**Exercise directions:**
Which lines in the material below contain the word "layout"? Copy each of them.

**Supplied information:**
------------------------------------------------------------------------
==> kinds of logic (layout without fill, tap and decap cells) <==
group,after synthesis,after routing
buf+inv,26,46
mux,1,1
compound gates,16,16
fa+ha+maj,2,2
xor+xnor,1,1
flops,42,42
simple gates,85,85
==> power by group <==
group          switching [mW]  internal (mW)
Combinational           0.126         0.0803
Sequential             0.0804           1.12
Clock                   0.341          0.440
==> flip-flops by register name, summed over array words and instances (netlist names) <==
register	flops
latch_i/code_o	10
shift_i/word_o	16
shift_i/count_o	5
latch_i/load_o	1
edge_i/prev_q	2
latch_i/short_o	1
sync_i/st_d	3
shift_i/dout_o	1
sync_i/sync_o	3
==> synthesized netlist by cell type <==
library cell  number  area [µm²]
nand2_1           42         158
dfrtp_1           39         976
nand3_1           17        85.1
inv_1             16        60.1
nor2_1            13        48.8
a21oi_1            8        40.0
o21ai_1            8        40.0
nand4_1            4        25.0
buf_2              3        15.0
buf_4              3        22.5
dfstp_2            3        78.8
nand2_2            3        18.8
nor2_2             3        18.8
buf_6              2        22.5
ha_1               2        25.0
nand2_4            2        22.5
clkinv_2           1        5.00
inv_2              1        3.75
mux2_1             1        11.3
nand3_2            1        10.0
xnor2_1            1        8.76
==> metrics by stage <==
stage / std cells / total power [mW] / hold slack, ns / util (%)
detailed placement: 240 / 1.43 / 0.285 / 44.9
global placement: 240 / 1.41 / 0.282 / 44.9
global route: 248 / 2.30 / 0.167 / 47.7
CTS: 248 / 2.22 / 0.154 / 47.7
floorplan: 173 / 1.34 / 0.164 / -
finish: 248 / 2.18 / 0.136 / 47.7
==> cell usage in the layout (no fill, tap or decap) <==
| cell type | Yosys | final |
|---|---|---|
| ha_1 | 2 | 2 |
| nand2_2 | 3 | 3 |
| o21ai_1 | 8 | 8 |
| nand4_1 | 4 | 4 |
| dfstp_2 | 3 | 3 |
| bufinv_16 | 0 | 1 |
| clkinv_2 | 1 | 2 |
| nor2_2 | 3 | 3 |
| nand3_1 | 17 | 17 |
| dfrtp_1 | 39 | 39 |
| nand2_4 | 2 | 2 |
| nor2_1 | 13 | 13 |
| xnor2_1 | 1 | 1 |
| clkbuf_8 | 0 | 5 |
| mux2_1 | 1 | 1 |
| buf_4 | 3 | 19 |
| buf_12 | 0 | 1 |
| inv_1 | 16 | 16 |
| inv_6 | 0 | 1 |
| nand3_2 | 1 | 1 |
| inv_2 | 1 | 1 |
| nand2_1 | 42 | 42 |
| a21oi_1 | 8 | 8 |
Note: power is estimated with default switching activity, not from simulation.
File: src/rtl/addr_break_unit.sv
// Top: register decode, read mux and the channel array.
module addr_break_unit #(
    parameter int NUM_CH = 2,
    parameter int AW     = 24,
    parameter int DW     = 32,
    localparam int CHW   = $clog2(NUM_CH),
    localparam int IDXW  = CHW + 1
) (
    input  logic              clk,
    input  logic              rst_n,
    input  logic              reg_wr,
    input  logic              reg_rd,
    input  logic [IDXW-1:0]   reg_idx,
    input  logic [DW-1:0]     reg_wdata,
    output logic [DW-1:0]     reg_rdata,
    input  logic              bus_valid,
    input  logic [AW-1:0]     bus_addr,
    input  logic [1:0]        bus_kind,
    input  logic              bus_dma,
    output logic [NUM_CH-1:0] irq
);

    logic              is_ctrl;
    logic [CHW-1:0]    ch_sel;
    logic [AW-1:0]     addr_v [NUM_CH];
    logic [7:0]        ctrl_v [NUM_CH];
    logic [NUM_CH-1:0] hit_v;
    logic [NUM_CH-1:0] armed_v;
    logic [NUM_CH-1:0] flag_v;
    logic [NUM_CH-1:0] ie_v;
    logic              unused_wdata_hi;

    assign is_ctrl         = reg_idx[IDXW-1];
    assign ch_sel          = reg_idx[CHW-1:0];
    assign unused_wdata_hi = ^reg_wdata[DW-1:AW];

    for (genvar i = 0; i < NUM_CH; i++) begin : g_ch
        logic sel_me;
        assign sel_me = (ch_sel == CHW'(i));

        abu_channel #(.AW(AW)) u_ch (
            .clk       (clk),
            .rst_n     (rst_n),
            .wr_addr   (reg_wr && !is_ctrl && sel_me),
            .wr_ctrl   (reg_wr && is_ctrl && sel_me),
            .rd_ctrl   (reg_rd && is_ctrl && sel_me),
            .wdata     (reg_wdata[AW-1:0]),
            .bus_valid (bus_valid),
            .bus_addr  (bus_addr),
            .bus_kind  (bus_kind),
            .bus_dma   (bus_dma),
            .addr_q    (addr_v[i]),
            .ctrl_q    (ctrl_v[i]),
            .hit       (hit_v[i]),
            .armed     (armed_v[i]),
            .irq       (irq[i])
        );

        assign flag_v[i] = ctrl_v[i][7];
        assign ie_v[i]   = ctrl_v[i][0];
    end

    always_comb begin
        reg_rdata = '0;
        if (is_ctrl) begin
            reg_rdata[7:0] = ctrl_v[ch_sel];
        end else begin
            reg_rdata[AW-1:0] = addr_v[ch_sel];
        end
    end

endmodule
## src/rtl/sind_pkg.sv

```systemverilog
package sind_pkg;

    // Operation codes; numeric values are part of the block's interface.
    typedef enum logic [3:0] {
        OP_NOP      = 4'd0,
        OP_LD_STOR  = 4'd1,
        OP_OR_STOR  = 4'd2,
        OP_INV_STOR = 4'd3,
        OP_RST_STOR = 4'd4,
        OP_LD_ACC   = 4'd5,
        OP_OR_ACC   = 4'd6,
        OP_INV_ACC  = 4'd7,
        OP_SET_LH   = 4'd8,
        OP_SET_RH   = 4'd9,
        OP_INV_LH   = 4'd10,
        OP_INV_RH   = 4'd11,
        OP_RST_LH   = 4'd12,
        OP_RST_RH   = 4'd13,
        OP_TO_ACC   = 4'd14,
        OP_TO_STOR  = 4'd15
    } sind_op_e;

    // Operand source selection
    typedef enum logic [2:0] {
        SRC_NONE,
        SRC_STOR,
        SRC_ACC,
        SRC_IMM_LO,
        SRC_IMM_HI
    } sind_src_e;

    // Decoded control bundle
    typedef struct packed {
        logic      set_en;
        logic      rst_en;
        logic      clr_all;
        sind_src_e src;
        logic      to_acc;
        logic      to_stor;
    } sind_ctl_t;

    // Transfer sequencer states
    typedef enum logic [1:0] {
        ST_IDLE,
        ST_ACC_PUSH,
        ST_STOR_PUSH
    } sind_state_e;

endpackage

```

## src/rtl/sind_ctrl_decode.sv

```systemverilog
module sind_ctrl_decode
    import sind_pkg::*;
(
    input  logic      op_valid,
    input  sind_op_e  op,
    output sind_ctl_t ctl
);

    always_comb begin
        ctl = '{set_en: 1'b0, rst_en: 1'b0, clr_all: 1'b0,
                src: SRC_NONE, to_acc: 1'b0, to_stor: 1'b0};
        if (op_valid) begin
            unique case (op)
                OP_NOP: ;
                OP_LD_STOR: begin
                    ctl.clr_all = 1'b1;
                    ctl.set_en  = 1'b1;
                    ctl.src     = SRC_STOR;
                end
                OP_OR_STOR: begin
                    ctl.set_en = 1'b1;
                    ctl.src    = SRC_STOR;
                end
                OP_INV_STOR: begin
                    ctl.set_en = 1'b1;
                    ctl.rst_en = 1'b1;
                    ctl.src    = SRC_STOR;
                end
                OP_RST_STOR: begin
                    ctl.rst_en = 1'b1;
                    ctl.src    = SRC_STOR;
                end
                OP_LD_ACC: begin
                    ctl.clr_all = 1'b1;
                    ctl.set_en  = 1'b1;
                    ctl.src     = SRC_ACC;
                end
                OP_OR_ACC: begin
                    ctl.set_en = 1'b1;
                    ctl.src    = SRC_ACC;
                end
                OP_INV_ACC: begin
                    ctl.set_en = 1'b1;
                    ctl.rst_en = 1'b1;
                    ctl.src    = SRC_ACC;
                end
                OP_SET_LH: begin
                    ctl.set_en = 1'b1;
                    ctl.src    = SRC_IMM_LO;
                end
                OP_SET_RH: begin
                    ctl.set_en = 1'b1;
                    ctl.src    = SRC_IMM_HI;
                end
                OP_INV_LH: begin
                    ctl.set_en = 1'b1;
                    ctl.rst_en = 1'b1;
                    ctl.src    = SRC_IMM_LO;
                end
                OP_INV_RH: begin
                    ctl.set_en = 1'b1;
                    ctl.rst_en = 1'b1;
                    ctl.src    = SRC_IMM_HI;
                end
                OP_RST_LH: begin
                    ctl.rst_en = 1'b1;
                    ctl.src    = SRC_IMM_LO;
                end
                OP_RST_RH: begin
                    ctl.rst_en = 1'b1;
                    ctl.src    = SRC_IMM_HI;
                end
                OP_TO_ACC:  ctl.to_acc  = 1'b1;
                OP_TO_STOR: ctl.to_stor = 1'b1;
                default: ;
            endcase
        end
    end

endmodule

```

## src/rtl/sind_operand_mux.sv

```systemverilog
module sind_operand_mux
    import sind_pkg::*;
#(
    parameter int W = 36
) (
    input  sind_src_e      src,
    input  logic [W-1:0]   stor_word,
    input  logic [W-1:0]   acc_word,
    input  logic [W/2-1:0] imm,
    output logic [W-1:0]   operand
);

    localparam int HW = W / 2;

    logic [W-1:0] imm_lo_word;
    logic [W-1:0] imm_hi_word;

    // Immediate bit j lands on indicator j (left half) or HW+j (right half);
    // the untouched half carries zeros so no control line fires there.
    for (genvar j = 0; j < HW; j++) begin : g_steer
        assign imm_lo_word[j]      = imm[j];
        assign imm_lo_word[HW + j] = 1'b0;
        assign imm_hi_word[j]      = 1'b0;
        assign imm_hi_word[HW + j] = imm[j];
    end

    always_comb begin
        unique case (src)
            SRC_STOR:   operand = stor_word;
            SRC_ACC:    operand = acc_word;
            SRC_IMM_LO: operand = imm_lo_word;
            SRC_IMM_HI: operand = imm_hi_word;
            default:    operand = '0;
        endcase
    end

endmodule

```

## src/rtl/sind_bit_cell.sv

```systemverilog
module sind_bit_cell (
    input  logic clk,
    input  logic rst_n,
    input  logic clr_i,
    input  logic set_i,
    input  logic rst_i,
    output logic q
);

    logic base;
    logic nxt;

    // Pre-clear stage, then the two control lines act on the result.
    always_comb begin
        base = clr_i ? 1'b0 : q;
        unique case ({set_i, rst_i})
            2'b11:   nxt = ~base;
            2'b10:   nxt = 1'b1;
            2'b01:   nxt = 1'b0;
            default: nxt = base;
        endcase
    end

    always_ff @(posedge clk) begin
        if (!rst_n) q <= 1'b0;
        else        q <= nxt;
    end

endmodule

```

## src/rtl/sind_reg_unit.sv

```systemverilog
module sind_reg_unit
    import sind_pkg::*;
#(
    parameter int W = 36
) (
    input  logic           clk,
    input  logic           rst_n,
    input  logic           op_valid,
    input  logic [3:0]     op_code,
    input  logic [W-1:0]   stor_word,
    input  logic [W-1:0]   acc_word,
    input  logic [W/2-1:0] imm,
    output logic [W-1:0]   ind_q,
    output logic           acc_wr_valid,
    output logic [W:0]     acc_wr_data,
    output logic           stor_wr_valid,
    output logic [W-1:0]   stor_wr_data
);

    localparam int HW = W / 2;

    sind_ctl_t    ctl;
    logic [W-1:0] operand;
    logic [W-1:0] set_line;
    logic [W-1:0] rst_line;
    sind_state_e  state_q;
    sind_state_e  state_d;
    logic [W-1:0] xfer_q;

    sind_ctrl_decode u_dec (
        .op_valid (op_valid),
        .op       (sind_op_e'(op_code)),
        .ctl      (ctl)
    );

    sind_operand_mux #(.W(W)) u_mux (
        .src       (ctl.src),
        .stor_word (stor_word),
        .acc_word  (acc_word),
        .imm       (imm[HW-1:0]),
        .operand   (operand)
    );

    // Per-bit control lines gated by the operand bit
    for (genvar k = 0; k < W; k++) begin : g_bit
        assign set_line[k] = ctl.set_en & operand[k];
        assign rst_line[k] = ctl.rst_en & operand[k];

        sind_bit_cell u_cell (
            .clk   (clk),
            .rst_n (rst_n),
            .clr_i (ctl.clr_all),
            .set_i (set_line[k]),
            .rst_i (rst_line[k]),
            .q     (ind_q[k])
        );
    end

    // Transfer sequencer: next state
    always_comb begin
        if (ctl.to_acc)       state_d = ST_ACC_PUSH;
        else if (ctl.to_stor) state_d = ST_STOR_PUSH;
        else                  state_d = ST_IDLE;
    end

    // State register and transfer capture
    always_ff @(posedge clk) begin
        if (!rst_n) begin
            state_q <= ST_IDLE;
            xfer_q  <= '0;
        end else begin
            state_q <= state_d;
            if (ctl.to_acc || ctl.to_stor) xfer_q <= ind_q;
        end
    end

    // Outputs by state
    always_comb begin
        acc_wr_valid  = 1'b0;
        stor_wr_valid = 1'b0;
        acc_wr_data   = '0;
        stor_wr_data  = '0;
        unique case (state_q)
            ST_IDLE: ;
            ST_ACC_PUSH: begin
                acc_wr_valid     = 1'b1;
                acc_wr_data[W]   = 1'b0;
                acc_wr_data[W-1:0] = xfer_q;
            end
            ST_STOR_PUSH: begin
                stor_wr_valid = 1'b1;
                stor_wr_data  = xfer_q;
            end
            default: ;
        endcase
    end

endmodule

```

## config.mk

```make
export PLATFORM = sky130hd
export DESIGN_NAME = sind_reg_unit
export DESIGN_NICKNAME = d
export VERILOG_FILES = /design/src/rtl/sind_pkg.sv /design/src/rtl/sind_ctrl_decode.sv /design/src/rtl/sind_operand_mux.sv /design/src/rtl/sind_bit_cell.sv /design/src/rtl/sind_reg_unit.sv
export SDC_FILE = /design/constraint.sdc
export NUM_CORES = 1
export LEC_CHECK = 0
export BUFFER_PORTS_ARGS = -buffer_cell sky130_fd_sc_hd__buf_2
export CELL_PAD_IN_SITES_DETAIL_PLACEMENT = 0
export CELL_PAD_IN_SITES_GLOBAL_PLACEMENT = 1
export CORE_MARGIN = 10
export CORE_UTILIZATION = 30
export CTS_CLUSTER_DIAMETER = 80
export DETAILED_ROUTE_END_ITERATION = 6
export GPL_ROUTABILITY_DRIVEN = 0
export PLACE_DENSITY = 0.77
export SYNTH_ARGS = -nofsm -noshare
export SYNTH_HDL_FRONTEND = slang
export SYNTH_SLANG_ARGS = --single-unit
```

## constraint.sdc

```tcl
create_clock -name clk -period 1.5 [get_ports clk]
set_clock_uncertainty 0.2 [all_clocks]
set_input_delay 0.075 -clock clk [delete_from_list [all_inputs] [get_ports clk]]
set_output_delay 0.075 -clock clk [all_outputs]
set_load 0.05 [all_outputs]
```
$ cat src/rtl/sps_pkg.sv
package sps_pkg;

  typedef struct packed {
    logic wrEn;
    logic rdAct;
    logic rdOdd;
  } strobe_t;

  typedef struct packed {
    logic vs;
    logic hs;
    logic de;
  } sync_t;

endpackage

$ cat src/rtl/sps_ctrl.sv
module sps_ctrl
  import sps_pkg::*;
#(
  parameter int MAX_HALF = 64,
  localparam int AW = $clog2(2 * MAX_HALF),
  localparam int HW = $clog2(MAX_HALF + 1)
) (
  input  logic          clk,
  input  logic          rstN,
  input  logic          hsIn,
  input  logic          vsIn,
  input  logic          deIn,
  input  logic [HW-1:0] halfWidth,
  output strobe_t       stb,
  output logic [AW-1:0] wrAddr,
  output logic [AW-1:0] rdAddr,
  output sync_t         syncOut,
  output logic          lenErr
);

  localparam int LINE_MAX = 2 * MAX_HALF;

  logic [HW-1:0] hwC;
  logic [AW:0]   wrCol;
  logic [AW:0]   rdStep;
  logic [AW-1:0] pairIdx;
  logic          prevDe;
  sync_t         dly [MAX_HALF+1];
  sync_t         tapRd;

  // clamp the configured width into the supported range
  always_comb begin
    if (halfWidth == '0)                  hwC = HW'(1);
    else if (halfWidth > HW'(MAX_HALF))   hwC = HW'(MAX_HALF);
    else                                  hwC = halfWidth;
  end

  // timing delay line: element d holds inputs sampled d+1 edges ago
  always_ff @(posedge clk or negedge rstN) begin
    if (!rstN) begin
      for (int i = 0; i <= MAX_HALF; i++) dly[i] <= '0;
    end else begin
      dly[0] <= '{vs: vsIn, hs: hsIn, de: deIn};
      for (int i = 1; i <= MAX_HALF; i++) dly[i] <= dly[i-1];
    end
  end

  assign tapRd   = dly[hwC - HW'(1)];
  assign syncOut = dly[hwC];

  // write side: column counter restarts outside active video and on VSYNC
  assign stb.wrEn = deIn && (wrCol < (AW+1)'(LINE_MAX));
  assign wrAddr   = wrCol[AW-1:0];

  always_ff @(posedge clk or negedge rstN) begin
    if (!rstN) begin
      wrCol  <= '0;
      prevDe <= 1'b0;
      lenErr <= 1'b0;
    end else begin
      prevDe <= deIn;
      if (vsIn || !deIn)  wrCol <= '0;
      else if (stb.wrEn)  wrCol <= wrCol + 1'b1;
      if (prevDe && !deIn && (wrCol != (AW+1)'({hwC, 1'b0})))
        lenErr <= 1'b1;
    end
  end

  // read side: interleave left/right once the delayed window opens
  assign stb.rdAct = tapRd.de;
  assign stb.rdOdd = rdStep[0];
  assign pairIdx   = rdStep[AW:1];
  assign rdAddr    = stb.rdOdd ? (AW'(hwC) + pairIdx) : pairIdx;

  always_ff @(posedge clk or negedge rstN) begin
    if (!rstN)                      rdStep <= '0;
    else if (!tapRd.de || tapRd.vs) rdStep <= '0;
    else                            rdStep <= rdStep + 1'b1;
  end

  assert_err_sticky_R7: assert property (@(posedge clk) disable iff (!rstN)
    lenErr |=> lenErr);

  assert_wr_bound_R7: assert property (@(posedge clk) disable iff (!rstN)
    wrCol <= (AW+1)'(LINE_MAX));

endmodule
------------------------------------------------------------------------
**Exercise output:**
==> kinds of logic (layout without fill, tap and decap cells) <==
==> cell usage in the layout (no fill, tap or decap) <==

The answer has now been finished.